Sarah E. Buxton (born September 7, 1978) is an American lawyer and politician from Vermont. She was a member of the Vermont House of Representatives from Tunbridge.

==Biography==
Sarah Buxton was born on September 7, 1978, in Orwell. She graduated from Fair Haven Union High School in 1996. She attended the University of Vermont, graduating in 2000 with a degree in Political Science. She worked in Howard Dean's office when he was Governor, and later worked on his 2004 campaign for President.

She later worked for the Children’s Defense Fund, managed the 2006 reelection campaign for United States Representative Marcy Kaptur, and worked on Kaptur's Congressional staff.

In 2007 Buxton returned to Vermont to attend Vermont Law School.

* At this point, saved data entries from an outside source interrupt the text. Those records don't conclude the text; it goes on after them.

$ cat config.mk
export PLATFORM = sky130hd
export DESIGN_NAME = mttc_timer
export DESIGN_NICKNAME = d
export VERILOG_FILES = /design/src/mttc_filter.v /design/src/mttc_prescaler.v /design/src/mttc_timer.v
export VERILOG_INCLUDE_DIRS = /design/src
export SDC_FILE = /design/constraint.sdc
export NUM_CORES = 1
export LEC_CHECK = 0
export BUFFER_PORTS_ARGS = -buffer_cell sky130_fd_sc_hd__clkbuf_2
export CAP_MARGIN = 20
export CORE_ASPECT_RATIO = 1.4
export CORE_MARGIN = 5
export CORE_UTILIZATION = 34
export DETAILED_ROUTE_END_ITERATION = 6
export GPL_ROUTABILITY_DRIVEN = 1
export PLACE_DENSITY = 0.55
export SLEW_MARGIN = 15
export SYNTH_ARGS = -nofsm -noshare
export SYNTH_HDL_FRONTEND = slang
export SYNTH_SLANG_ARGS = --single-unit
$ cat constraint.sdc
create_clock -name clk_sys -period 8.7 [get_ports clk_sys]
set_input_delay 0.87 -clock clk_sys [delete_from_list [all_inputs] [get_ports clk_sys]]
set_output_delay 0.87 -clock clk_sys [all_outputs]
set_load 0.1 [all_outputs]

She received her J.D. (cum laude) in 2010 and was President of her class.

In 2010 Buxton was a successful Democratic candidate for the Vermont House of Representatives, representing the district which includes the towns of Royalton and her hometown of Tunbridge, and she was elected to a second term in 2012.

As a member of the Vermont House of Representatives, Buxton served on the House Education Committee and was an advocate for issues related to women's rights, children, and education. She was the lead sponsor of Act 166, which provides publicly funded Pre-K education for Vermont's children, and co-sponsored Vermont's Equal Pay Act.

Buxton worked full-time at Vermont Law School as assistant director of community relations and alumni affairs until the summer of 2013. She is a member of the Vermont Bar Association, the Gifford Hospital Auxiliary, and the Tunbridge Church. She is a former member of the University of Vermont Board of Trustees, having resigned on February 20, 2014, citing concerns about a potential conflict of interest when the University of Vermont partnered with Vermont Law School.

Buxton ran unsuccessfully for reelection in 2016: she was defeated by her House predecessor, Republican David M. Ainsworth. In 2010, she defeated Ainsworth by one vote. In 2016, Ainsworth defeated Buxton by one vote, 1,004 to 1,003. Confirming the results took two recounts. After the first, Buxton and Ainsworth were tied at 1,000 votes each. After physical inspection of the ballots to determine voter intent, seven that had not been counted were determined to have clear voter intent, and were included in the totals. Four ballots were awarded to Ainsworth, and three to Buxton.

In March 2017, Buxton began work at the Vermont Department of Labor. In November 2017, Governor Phil Scott announced that Buxton would become the department's director of workforce policy and performance.

In April 2019 she became the director of the Workforce Development Division of the Vermont Department of Labor.